In Japan, Game Machine listed Knights of the Round on their March 1, 1992 issue as being the most-popular arcade game for the previous two weeks. The Japanese publication Micom BASIC Magazine ranked the game seventh in popularity in its April 1992 issue. In North America, RePlay listed it in its April 1992 issue as being the sixth most-popular arcade game of the previous month, while it was ranked fifty-first among arcade games in a June 1994 equipment survey by Play Meter.

The game also received generally favorable reviews. Sinclair Users John Cook wrote that players who enjoyed Golden Axe would enjoy the game. AllGames Anthony Baize called it a "solid" beat 'em up title with "cool" mythological characters.

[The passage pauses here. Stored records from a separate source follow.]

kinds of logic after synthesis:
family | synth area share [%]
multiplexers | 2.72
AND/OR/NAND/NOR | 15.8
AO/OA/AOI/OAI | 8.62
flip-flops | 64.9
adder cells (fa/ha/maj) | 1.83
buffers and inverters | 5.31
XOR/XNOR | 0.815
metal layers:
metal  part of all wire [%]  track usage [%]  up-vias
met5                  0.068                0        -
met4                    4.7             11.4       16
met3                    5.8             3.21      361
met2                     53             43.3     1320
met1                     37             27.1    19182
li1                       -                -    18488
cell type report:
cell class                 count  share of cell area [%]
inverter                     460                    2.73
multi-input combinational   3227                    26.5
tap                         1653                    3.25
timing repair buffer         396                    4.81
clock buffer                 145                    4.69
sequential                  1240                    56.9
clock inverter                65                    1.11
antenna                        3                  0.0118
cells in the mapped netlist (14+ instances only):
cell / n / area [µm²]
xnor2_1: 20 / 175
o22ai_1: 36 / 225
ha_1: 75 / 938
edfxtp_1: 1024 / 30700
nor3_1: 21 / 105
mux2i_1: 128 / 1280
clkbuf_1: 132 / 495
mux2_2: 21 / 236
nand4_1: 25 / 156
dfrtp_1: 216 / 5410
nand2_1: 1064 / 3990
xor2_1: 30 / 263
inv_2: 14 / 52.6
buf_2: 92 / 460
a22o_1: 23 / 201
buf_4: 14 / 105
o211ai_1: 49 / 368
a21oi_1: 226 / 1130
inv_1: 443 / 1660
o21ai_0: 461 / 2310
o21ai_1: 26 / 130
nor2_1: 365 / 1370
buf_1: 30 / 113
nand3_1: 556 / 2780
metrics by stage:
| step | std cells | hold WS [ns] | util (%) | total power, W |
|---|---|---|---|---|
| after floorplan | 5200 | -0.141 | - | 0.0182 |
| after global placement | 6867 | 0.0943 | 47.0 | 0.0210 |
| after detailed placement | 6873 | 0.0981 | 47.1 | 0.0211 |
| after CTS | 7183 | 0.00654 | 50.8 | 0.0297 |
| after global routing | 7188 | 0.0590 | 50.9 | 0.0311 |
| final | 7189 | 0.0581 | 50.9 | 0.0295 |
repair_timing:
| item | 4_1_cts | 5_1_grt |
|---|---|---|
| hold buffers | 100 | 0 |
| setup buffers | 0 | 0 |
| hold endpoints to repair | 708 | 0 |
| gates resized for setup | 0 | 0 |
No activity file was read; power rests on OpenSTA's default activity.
[src/hw/sdcmd_pkg.sv]
package sdcmd_pkg;
  localparam int unsigned BANKS = 4;
  localparam int unsigned BANK_W = 2;
  localparam int unsigned ADDR_W = 13;
  localparam int unsigned PRECHARGE_SELECT_BIT = 10;
  localparam int unsigned BURST_LEN = 8;
  localparam int unsigned CORE_CLK_NS = 50;
  localparam int unsigned LINK_HALF_CYC = 4;
  localparam int unsigned SELF_REFRESH_EXIT_TIME_NS = 120;
  localparam int unsigned SELF_REFRESH_EXIT_CYC =
    (SELF_REFRESH_EXIT_TIME_NS + CORE_CLK_NS - 1) / CORE_CLK_NS;
  localparam int unsigned CLOCK_GATE_SETUP_TIME_NS = 2;
  localparam int unsigned LINK_CK_MIN_NS = 6;
  localparam int unsigned WAKE_HOLD_CYC =
    (CLOCK_GATE_SETUP_TIME_NS + LINK_CK_MIN_NS + CORE_CLK_NS - 1) / CORE_CLK_NS;
  localparam int unsigned REFRESH_BURST = 8192;
  localparam int unsigned PD_LIMIT_CYC = 100000;
  // Row strobe, column strobe, write enable
  localparam logic [2:0] RCW_MRS = 3'h0;
  localparam logic [2:0] RCW_REF = 3'h1;
  localparam logic [2:0] RCW_PRE = 3'h2;
  localparam logic [2:0] RCW_ACT = 3'h3;
  localparam logic [2:0] RCW_WRITE = 3'h4;
  localparam logic [2:0] RCW_READ = 3'h5;
  localparam logic [2:0] RCW_BST = 3'h6;
  localparam logic [2:0] RCW_NOP = 3'h7;
  typedef enum logic [3:0] {
    OP_NOP = 4'h0,
    OP_ACT = 4'h1,
    OP_READ = 4'h2,
    OP_WRITE = 4'h3,
    OP_PRE = 4'h4,
    OP_REF = 4'h5,
    OP_MRS = 4'h6,
    OP_BST = 4'h7,
    OP_SREF = 4'h8,
    OP_PDOWN = 4'h9,
    OP_WAKE = 4'hA
  } sdcmd_op_e;
  typedef enum logic [1:0] {
    MD_RUN = 2'h0,
    MD_SREF = 2'h1,
    MD_PDOWN = 2'h2,
    MD_SUSP = 2'h3
  } sdcmd_mode_e;
endpackage

[src/hw/sdcmd_link_if.sv]
`timescale 1ns/100ps
interface sdcmd_link_if;
  logic link_clk;
  logic cke;
  logic cs_n;
  logic ras_n;
  logic cas_n;
  logic we_n;
  logic [sdcmd_pkg::BANK_W-1:0] bank_select;
  logic [sdcmd_pkg::ADDR_W-1:0] addr;
  modport ctrl (output link_clk, cke, cs_n, ras_n, cas_n, we_n, bank_select, addr);
  modport dev (input link_clk, cke, cs_n, ras_n, cas_n, we_n, bank_select, addr);
endinterface

[src/hw/sdcmd_host.sv]
`timescale 1ns/100ps
module sdcmd_host #(
  parameter int unsigned LINK_HALF = sdcmd_pkg::LINK_HALF_CYC,
  parameter int unsigned REFRESH_BURST = sdcmd_pkg::REFRESH_BURST,
  parameter int unsigned PD_LIMIT = sdcmd_pkg::PD_LIMIT_CYC
) (
  input wire logic CORE_CLK_I,
  input wire logic ARST_N_I,
  sdcmd_link_if.ctrl LINK,
  input wire logic REQ_I,
  input wire sdcmd_pkg::sdcmd_op_e OP_I,
  input wire logic [sdcmd_pkg::BANK_W-1:0] BANK_I,
  input wire logic [sdcmd_pkg::ADDR_W-1:0] ADDR_I,
  input wire logic FULL_PAGE_I,
  output logic BUSY_O,
  output logic ACK_O,
  output logic REFUSE_O,
  output sdcmd_pkg::sdcmd_mode_e MODE_O
);
  generate
    if (LINK_HALF < 3 || LINK_HALF > 255 || REFRESH_BURST > 65535 || PD_LIMIT < 1) begin : g_bad
      $error("sdcmd_host parameter out of range");
    end
  endgenerate

  typedef enum logic [2:0] {
    H_IDLE = 3'h0,
    H_REFB = 3'h1,
    H_SREF = 3'h2,
    H_PDOWN = 3'h3,
    H_EXIT = 3'h4
  } sdcmd_hst_e;

  sdcmd_hst_e state, next_state;
  logic [7:0] div_cnt, next_div;
  logic ck, next_ck, fall;
  logic cke, next_cke, cs_n, next_cs_n;
  logic [2:0] rcw, next_rcw;
  logic [sdcmd_pkg::BANK_W-1:0] bank, next_bank, p_bank, next_pbank;
  logic [sdcmd_pkg::ADDR_W-1:0] addr, next_addr, p_addr, next_paddr;
  sdcmd_pkg::sdcmd_op_e p_op, next_op;
  logic [sdcmd_pkg::BANKS-1:0] active, next_active;
  logic [15:0] refs, next_refs;
  logic ref_ph, next_ref_ph, post, next_post;
  logic [31:0] tmr, next_tmr;
  logic next_busy, next_ack, next_refuse;
  sdcmd_pkg::sdcmd_mode_e next_mode;

  assign LINK.link_clk = ck;
  assign LINK.cke = cke;
  assign LINK.cs_n = cs_n;
  assign {LINK.ras_n, LINK.cas_n, LINK.we_n} = rcw;
  assign LINK.bank_select = bank;
  assign LINK.addr = addr;

  always_comb begin
    next_div = div_cnt + 8'h01;
    next_ck = ck;
    fall = 1'b0;
    if (div_cnt == 8'(LINK_HALF - 1)) begin
      next_div = 8'h00;
      next_ck = ~ck;
      fall = ck;
    end
    next_state = state;
    next_cke = cke;
    next_cs_n = cs_n;
    next_rcw = rcw;
    next_bank = bank;
    next_addr = addr;
    next_active = active;
    next_refs = refs;
    next_ref_ph = ref_ph;
    next_post = post;
    next_tmr = (tmr != 32'h0) ? tmr - 32'h1 : 32'h0;
    next_busy = BUSY_O;
    next_ack = 1'b0;
    next_refuse = 1'b0;
    next_mode = MODE_O;
    next_op = p_op;
    next_pbank = p_bank;
    next_paddr = p_addr;
    if (REQ_I && !BUSY_O) begin
      next_busy = 1'b1;
      next_op = OP_I;
      next_pbank = BANK_I;
      next_paddr = ADDR_I;
    end
    // Pins change on the falling link edge, stable at the rising one
    if (fall) begin
      next_cs_n = 1'b0;
      next_rcw = sdcmd_pkg::RCW_NOP;
      case (state)
        H_IDLE: begin
          if (BUSY_O) begin
            next_bank = p_bank;
            next_addr = p_addr;
            next_ack = 1'b1;
            next_busy = 1'b0;
            case (p_op)
              sdcmd_pkg::OP_ACT: begin
                next_rcw = sdcmd_pkg::RCW_ACT;
                next_active[p_bank] = 1'b1;
              end
              sdcmd_pkg::OP_READ, sdcmd_pkg::OP_WRITE: begin
                if (active[p_bank]) begin
                  next_rcw = (p_op == sdcmd_pkg::OP_READ) ? sdcmd_pkg::RCW_READ : sdcmd_pkg::RCW_WRITE;
                  if (p_addr[sdcmd_pkg::PRECHARGE_SELECT_BIT]) begin
                    next_active[p_bank] = 1'b0;
                  end
                end else begin
                  next_ack = 1'b0;
                  next_refuse = 1'b1;
                end
              end
              sdcmd_pkg::OP_PRE: begin
                next_rcw = sdcmd_pkg::RCW_PRE;
                if (p_addr[sdcmd_pkg::PRECHARGE_SELECT_BIT]) begin
                  next_active = '0;
                end else begin
                  next_active[p_bank] = 1'b0;
                end
              end
              sdcmd_pkg::OP_REF: next_rcw = sdcmd_pkg::RCW_REF;
              sdcmd_pkg::OP_MRS: next_rcw = sdcmd_pkg::RCW_MRS;
              sdcmd_pkg::OP_NOP: next_rcw = sdcmd_pkg::RCW_NOP;
              sdcmd_pkg::OP_BST: begin
                if (FULL_PAGE_I) begin
                  next_rcw = sdcmd_pkg::RCW_BST;
                end else begin
                  next_ack = 1'b0;
                  next_refuse = 1'b1;
                end
              end
              sdcmd_pkg::OP_SREF: begin
                next_rcw = sdcmd_pkg::RCW_PRE;
                next_addr[sdcmd_pkg::PRECHARGE_SELECT_BIT] = 1'b1;
                next_active = '0;
                next_ack = 1'b0;
                next_busy = 1'b1;
                next_refs = 16'(REFRESH_BURST);
                next_ref_ph = 1'b0;
                next_post = 1'b0;
                next_state = H_REFB;
              end
              sdcmd_pkg::OP_PDOWN: begin
                next_cke = 1'b0;
                next_cs_n = 1'b1;
                next_tmr = 32'(PD_LIMIT);
                next_mode = (active != '0) ? sdcmd_pkg::MD_SUSP : sdcmd_pkg::MD_PDOWN;
                next_state = H_PDOWN;
              end
              default: begin
                next_ack = 1'b0;
                next_refuse = 1'b1;
              end
            endcase
          end
        end
        H_REFB: begin
          // Each refresh is followed by one no-op
          if (!ref_ph) begin
            next_ref_ph = 1'b1;
          end else if (refs == 16'h0) begin
            next_ack = 1'b1;
            next_busy = 1'b0;
            if (post) begin
              next_state = H_IDLE;
              next_mode = sdcmd_pkg::MD_RUN;
            end else begin
              next_rcw = sdcmd_pkg::RCW_REF;
              next_cke = 1'b0;
              next_mode = sdcmd_pkg::MD_SREF;
              next_state = H_SREF;
            end
          end else begin
            next_rcw = sdcmd_pkg::RCW_REF;
            next_refs = refs - 16'h1;
            next_ref_ph = 1'b0;
          end
        end
        H_SREF: begin
          if (BUSY_O && p_op == sdcmd_pkg::OP_WAKE) begin
            next_cke = 1'b1;
            next_cs_n = 1'b1;
            next_tmr = 32'(sdcmd_pkg::SELF_REFRESH_EXIT_CYC);
            next_post = 1'b1;
            next_state = H_EXIT;
          end else if (BUSY_O) begin
            next_busy = 1'b0;
            next_refuse = 1'b1;
          end
        end
        H_PDOWN: begin
          next_cs_n = 1'b1;
          if ((BUSY_O && p_op == sdcmd_pkg::OP_WAKE) || tmr == 32'h0) begin
            next_cke = 1'b1;
            next_cs_n = 1'b0;
            next_tmr = 32'(sdcmd_pkg::WAKE_HOLD_CYC);
            next_post = 1'b0;
            next_state = H_EXIT;
          end else if (BUSY_O) begin
            next_busy = 1'b0;
            next_refuse = 1'b1;
          end
        end
        H_EXIT: begin
          if (tmr == 32'h0) begin
            if (post && REFRESH_BURST > 0) begin
              next_refs = 16'(REFRESH_BURST);
              next_ref_ph = 1'b1;
              next_state = H_REFB;
            end else begin
              next_state = H_IDLE;
              next_mode = sdcmd_pkg::MD_RUN;
              if (BUSY_O && p_op == sdcmd_pkg::OP_WAKE) begin
                next_ack = 1'b1;
                next_busy = 1'b0;
              end
            end
          end
        end
        default: next_state = H_IDLE;
      endcase
    end
  end

  always_ff @(posedge CORE_CLK_I or negedge ARST_N_I) begin
    if (!ARST_N_I) begin
      state <= H_IDLE;
      div_cnt <= 8'h00;
      ck <= 1'b0;
      cke <= 1'b1;
      cs_n <= 1'b1;
      rcw <= sdcmd_pkg::RCW_NOP;
      bank <= '0;
      addr <= '0;
      p_op <= sdcmd_pkg::OP_NOP;
      p_bank <= '0;
      p_addr <= '0;
      active <= '0;
      refs <= 16'h0;
      ref_ph <= 1'b0;
      post <= 1'b0;
      tmr <= 32'h0;
      BUSY_O <= 1'b0;
      ACK_O <= 1'b0;
      REFUSE_O <= 1'b0;
      MODE_O <= sdcmd_pkg::MD_RUN;
    end else begin
      state <= next_state;
      div_cnt <= next_div;
      ck <= next_ck;
      cke <= next_cke;
      cs_n <= next_cs_n;
      rcw <= next_rcw;
      bank <= next_bank;
      addr <= next_addr;
      p_op <= next_op;
      p_bank <= next_pbank;
      p_addr <= next_paddr;
      active <= next_active;
      refs <= next_refs;
      ref_ph <= next_ref_ph;
      post <= next_post;
      tmr <= next_tmr;
      BUSY_O <= next_busy;
      ACK_O <= next_ack;
      REFUSE_O <= next_refuse;
      MODE_O <= next_mode;
    end
  end
endmodule

[src/flat_wrapper.sv]
// flat-port wrapper written by rule: the top's interface ports become plain ports
module sdcmd_host_flat 
#(
  parameter int unsigned LINK_HALF = sdcmd_pkg::LINK_HALF_CYC,
  parameter int unsigned REFRESH_BURST = sdcmd_pkg::REFRESH_BURST,
  parameter int unsigned PD_LIMIT = sdcmd_pkg::PD_LIMIT_CYC
)
  (CORE_CLK_I, ARST_N_I, REQ_I, OP_I, BANK_I, ADDR_I, FULL_PAGE_I, BUSY_O, ACK_O, REFUSE_O, MODE_O, LINK_link_clk, LINK_cke, LINK_cs_n, LINK_ras_n, LINK_cas_n, LINK_we_n, LINK_bank_select, LINK_addr);
  sdcmd_link_if LINK_i ();
  input wire logic CORE_CLK_I;
  input wire logic ARST_N_I;
  input wire logic REQ_I;
  input wire sdcmd_pkg::sdcmd_op_e OP_I;
  input wire logic [sdcmd_pkg::BANK_W-1:0] BANK_I;
  input wire logic [sdcmd_pkg::ADDR_W-1:0] ADDR_I;
  input wire logic FULL_PAGE_I;
  output logic BUSY_O;
  output logic ACK_O;
  output logic REFUSE_O;
  output sdcmd_pkg::sdcmd_mode_e MODE_O;
  output wire logic [$bits(LINK_i.link_clk)-1:0] LINK_link_clk;
  output wire logic [$bits(LINK_i.cke)-1:0] LINK_cke;
  output wire logic [$bits(LINK_i.cs_n)-1:0] LINK_cs_n;
  output wire logic [$bits(LINK_i.ras_n)-1:0] LINK_ras_n;
  output wire logic [$bits(LINK_i.cas_n)-1:0] LINK_cas_n;
  output wire logic [$bits(LINK_i.we_n)-1:0] LINK_we_n;
  output wire logic [$bits(LINK_i.bank_select)-1:0] LINK_bank_select;
  output wire logic [$bits(LINK_i.addr)-1:0] LINK_addr;
  assign LINK_link_clk = LINK_i.link_clk;
  assign LINK_cke = LINK_i.cke;
  assign LINK_cs_n = LINK_i.cs_n;
  assign LINK_ras_n = LINK_i.ras_n;
  assign LINK_cas_n = LINK_i.cas_n;
  assign LINK_we_n = LINK_i.we_n;
  assign LINK_bank_select = LINK_i.bank_select;
  assign LINK_addr = LINK_i.addr;
  sdcmd_host #(.LINK_HALF(LINK_HALF), .REFRESH_BURST(REFRESH_BURST), .PD_LIMIT(PD_LIMIT)) u_core (.CORE_CLK_I(CORE_CLK_I), .ARST_N_I(ARST_N_I), .LINK(LINK_i), .REQ_I(REQ_I), .OP_I(OP_I), .BANK_I(BANK_I), .ADDR_I(ADDR_I), .FULL_PAGE_I(FULL_PAGE_I), .BUSY_O(BUSY_O), .ACK_O(ACK_O), .REFUSE_O(REFUSE_O), .MODE_O(MODE_O));
endmodule
[config.mk]
export PLATFORM = sky130hd
export DESIGN_NAME = sdcmd_host_flat
export DESIGN_NICKNAME = d
export VERILOG_FILES = /design/src/hw/sdcmd_pkg.sv /design/src/hw/sdcmd_link_if.sv /design/src/hw/sdcmd_host.sv /design/src/flat_wrapper.sv
export SDC_FILE = /design/constraint.sdc
export NUM_CORES = 1
export LEC_CHECK = 0
export CAP_MARGIN = 15
export CORE_MARGIN = 5
export CORE_UTILIZATION = 58
export DETAILED_ROUTE_END_ITERATION = 6
export DONT_BUFFER_PORTS = 1
export GPL_ROUTABILITY_DRIVEN = 0
export PLACE_DENSITY = 0.79
export SLEW_MARGIN = 20
export SYNTH_ARGS = -nofsm -noshare
export SYNTH_HDL_FRONTEND = slang
export SYNTH_SLANG_ARGS = --single-unit
[constraint.sdc]
create_clock -name CORE_CLK_I -period 2.5 [get_ports CORE_CLK_I]
set_clock_uncertainty 0.15 [all_clocks]
set_input_delay 0.5 -clock CORE_CLK_I [delete_from_list [all_inputs] [get_ports CORE_CLK_I]]
set_output_delay 0.5 -clock CORE_CLK_I [all_outputs]
set_load 0.05 [all_outputs]
==> flow_metrics.py <==
metrics = {
    "status": {
        "status": "complete, but fails checks",
        "failed_checks": "negative hold slack, negative setup slack",
    },
    "worst_setup_path": {
        "r2r_slack_ns": -0.16,
        "path_class": "reg -> reg",
        "endpoint_kind": "flop",
        "path_max_fanout": 7,
        "crit_required_ns": 2.61,
        "arrival_ns": 2.77,
        "critPathLaunchType": "flop",
        "worstRegToRegCells": 5,
    },
    "timing": {
        "tightest_slew_ns": 1.16,
        "period_share_pct": 106,
        "setup_ws_ns": -0.159,
        "rsz0062_at_grt": "true",
        "finalSetupViolations": 47,
        "timing.slew.headroom_pct": 22.8,
        "fin_crit_ns": 2.66,
        "fmax_mhz": 376,
        "hold_viol": 110,
        "whs_ns": -0.353,
        "drv_slew": 0,
    },
    "detailed_routing": {
        "dr.pass1.iters": 5,
        "drtIter0Drc": 331,
        "vias_per_cell": 6.30,
        "drc_errors": 0,
        "vias": 4700,
        "avgRoutedWirePerCell_um": 18.8,
        "postRouteWirelength_um": 14000,
        "ant_nets": 0,
    },
    "synth": {
        "ys_async_sr_fraction_pct": 100,
        "synth_compound_area_share_pct": 12.6,
        "synth_mux_area_share_pct": 8.05,
        "ys_ff_latch": 110,
        "netlist_area_um2": 5720,
        "synth_top_family_by_area": "simple AND/OR/NAND/NOR gates",
        "synth.area.top_cells": "dfrtp_1, mux2_2, xnor2_1",
        "synth_area_per_cell_um2": 10.1,
        "synth_top_area_share_pct": 45.9,
        "synthCells": 564,
        "synth_nets": 591,
        "yosysSeqAreaShare_pct": 48.2,
        "ys_warn_count": 0,
        "synth_top_cell_by_area": "dfrtp_1",
        "synth_edf_count": 0,
        "ys_types": 64,
        "yosys.area_share.xor_xnor_pct": 5.51,
        "synth_ff_type": "dfrtp_1",
        "yosys.area_share.simple_pct": 21.7,
        "synth_fa_ha_area_share_pct": 0.875,
    },
    "floorplan": {
        "dieArea_um2": 11900,
        "rows": 36,
        "core_area_um2": 9680,
        "die_h_um": 109,
        "pin_count": 49,
        "start_util_pct": 59.1,
        "die_w_um": 109,
    },
    "cts": {
        "clk_latency_ns": 0.38,
        "cts_made_buffers": 9,
        "tritoncts": "yes",
        "numClockSinks": 110,
        "root_buffer": "clkbuf_8",
        "clk_pin_slew_ns": 0.10,
        "h-tree-depth": 3,
        "clk_path_buf_depth": 2,
    },
    "layout": {
        "final_cells": 746,
        "n_antenna_cell": 0,
        "fin_util_pct": 67.7,
        "nets": 635,
        "syn2layout_area_growth_pct": 14.6,
        "drive_gt1_share_pct": 24.5,
        "nFillCells": 709,
    },
    "global_route": {
        "grt_use_met3_pct": 6.99,
        "grt_pass1_wl_um": 23500,
        "grt_max_degree": 111,
        "grt_pass1_vias": 4811,
        "grt-ovfl-total": 0,
        "use_met2_pct": 40.6,
        "grtUsageMet1_pct": 31.4,
        "antenna_found_initial": 0,
        "top_usage_layer": "met2",
        "grt_util_all_layers_pct": 24.8,
    },
    "power_and_ir_drop": {
        "power.leakage_nw": 2.69,
        "ir_drop_v": 0.000980,
        "power.density_nw_per_um2": 1240,
    },
    "min_path": {
        "hold_path_class": "in -> async",
    },
    "flow_run": {
        "cap_viol_max_count": 0,
    },
    "placed_design": {
        "dpl.hpwl_um": 9360,
        "dp.cells": 724,
        "port_buffers": 0,
    },
}
==> layout make-up <==
cell class	count	area, µm²	share of cell area [%]
Clock buffer	10	138	2.10
Tap cell	133	166	2.54
Multi-Input combinational cell	419	2970	45.2
Inverter	9	33.8	0.515
Sequential cell	110	2760	42.1
Clock inverter	6	45.0	0.687
Timing Repair Buffer	59	447	6.81
==> final timing paths <==
check,from,endpoint
min in group CORE_CLK_I,OP_I[1],u_core.p_op[1]
worst min register to register,u_core.div_cnt[0],u_core.div_cnt[0]
worst max register to register,u_core.tmr[17],u_core.BUSY_O
max in group asynchronous,ARST_N_I,u_core.LINK.cs_n
worst min-delay path,ARST_N_I,u_core.refs[15]
worst max-delay path,u_core.tmr[17],u_core.BUSY_O
==> cells in the final DEF, fill, tap and decap left out, types with 4 or more instances in the layout <==
master      n
o31ai_1     7
o22a_1      9
inv_1       9
or3_1       8
nor3b_1     6
buf_4      58
or4_1       5
nor2_1     58
dfrtp_1   104
nand3_1    15
nand2_1    44
clkbuf_8   10
a21oi_1    16
ha_1        4
nor2b_1    13
xor2_1      6
mux2_2     37
nand2b_1    5
o31ai_4     6
dfstp_2     5
nor3_1     24
xnor2_1    30
nor4_1     15
o21ai_0    24
and2_1      5
nor4b_1     4
nand4_1     9
==> per-stage QoR <==
stage | power (mW) | setup slack [ns] | cell area (µm²) | setup TNS, ns | hold WS (ns)
6_report | 8.16 | -0.159 | 6560 | -3.27 | -0.353
4_1_cts | 8.01 | -0.108 | 6440 | -1.60 | -0.362
2_1_floorplan | 5.83 | -0.0321 | 5760 | -0.221 | 0.0544
3_5_place_dp | 6.93 | -0.158 | 6210 | -3.21 | 0.0603
5_1_grt | 8.70 | -0.234 | 6560 | -5.78 | -0.377
3_3_place_gp | 6.72 | -0.0672 | 6210 | -0.750 | 0.0601
==> critical path, stage by stage, from the launching register on <==
cell     delay [ns]
dfrtp_1        0.41
or4_4          0.55
or4_4          0.58
or3_4          0.51
o31ai_4        0.21
a31oi_2        0.13
==> state kept, by name, summed over array words and instances (netlist names), 3 cells and up <==
register and flops:
u_core.LINK.addr 13, u_core.active 4, u_core.div_cnt 8, u_core.p_addr 13
u_core.p_op 4, u_core.rcw 3, u_core.refs 16, u_core.state 3
u_core.tmr 32
==> layer usage <==
metal / up-vias / part of all wire, %
li1: 2144 / -
met1: 2324 / 41
met2: 196 / 49
met3: 36 / 7.8
met4: 0 / 2.7
met5: - / 0
==> where the power goes <==
part           internal [mW]  total, mW  switching, mW
Combinational           1.56       3.26           1.70
Clock                  0.395       1.03          0.638
Sequential              2.50       3.86           1.36
Total                   4.46       8.16           3.70
==> synthesized netlist by cell type (6+ instances only) <==
library cell and count:
mux2_2 38, nor4b_1 6, nor3b_1 6, xnor2_1 30
o22a_1 9, nor3_1 24, clkbuf_1 23, inv_1 9
nor4_1 18, o21ai_0 24, xor2_1 6, o31ai_1 8
nor2_1 58, nand3_1 15, dfrtp_1 105, nand2_1 44
a21oi_1 16, or4_1 6, nand4_1 9, nor2b_1 14
or3_1 9
==> kinds of logic (layout without fill, tap and decap cells) <==
group	after synthesis	after routing
AND/OR/NAND/NOR	236	236
flip-flops	110	110
AO/OA/AOI/OAI	100	103
multiplexers	40	40
buffers and inverters	38	84
XOR/XNOR	36	36
adder cells (fa/ha/maj)	4	4
==> what timing repair did <==
item	in CTS	in global routing
cloned	1	2
setup endpoints to repair	47	56
pin swaps	10	17
gates resized for setup	4	12
setup buffers	2	1
endpoints found under the hold margin	110	110
No activity file was read; power rests on OpenSTA's default activity.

Gamest gave Knights of the Round two awards at the sixth annual "Gamest Awards", placing 6th in the "Annual Hit Game", and 6th in the "Player Popularity". In 2013, Heavy ranked the game as one of the top twenty five beat 'em up video games of all time.

Review scores
| Publication | Score |  |
| Arcade | SNES |
| AllGame | 3/5 | N/A |
| Computer and Video Games | N/A | 70% |
| Game Informer | N/A | 7/10 6.5/10 |
| Game Players | N/A | 86% |
| Hyper | N/A | 30/100 |
| Official Nintendo Magazine | N/A | 72/100 |
| Sinclair User | 78/100 | N/A |
| Super Play | N/A | 51% |
| Total! | N/A | (UK) 51% (DE) 5+ |
| Zero | 4/5 | N/A |
| Dengeki Super Famicom | N/A | 6/10, 5/10, 6/10, 7/10 |
| Game Zone | 4/5 | N/A |
| Super Action | N/A | 57% |
| Super Gamer | N/A | 26/100 |
| VideoGames | N/A | 7/10 |

Award
| Publication | Award |
|---|---|
| Gamest (1992) | (ARC) Annual Hit Game 6th, Player Popularity 6th |

=== Super NES ===

According to Famitsu, Knights of the Round sold 5,225 copies during its lifetime in Japan. The game received a 20.8/30 score in a readers' poll conducted by Super Famicom Magazine. The Super NES version garnered mixed reception from critics. GamePros Andromeda praised the quality of the sprites but was critical to its slow and repetitive gameplay. In 2018, Complex included the game on their best Super Nintendo games of all time list.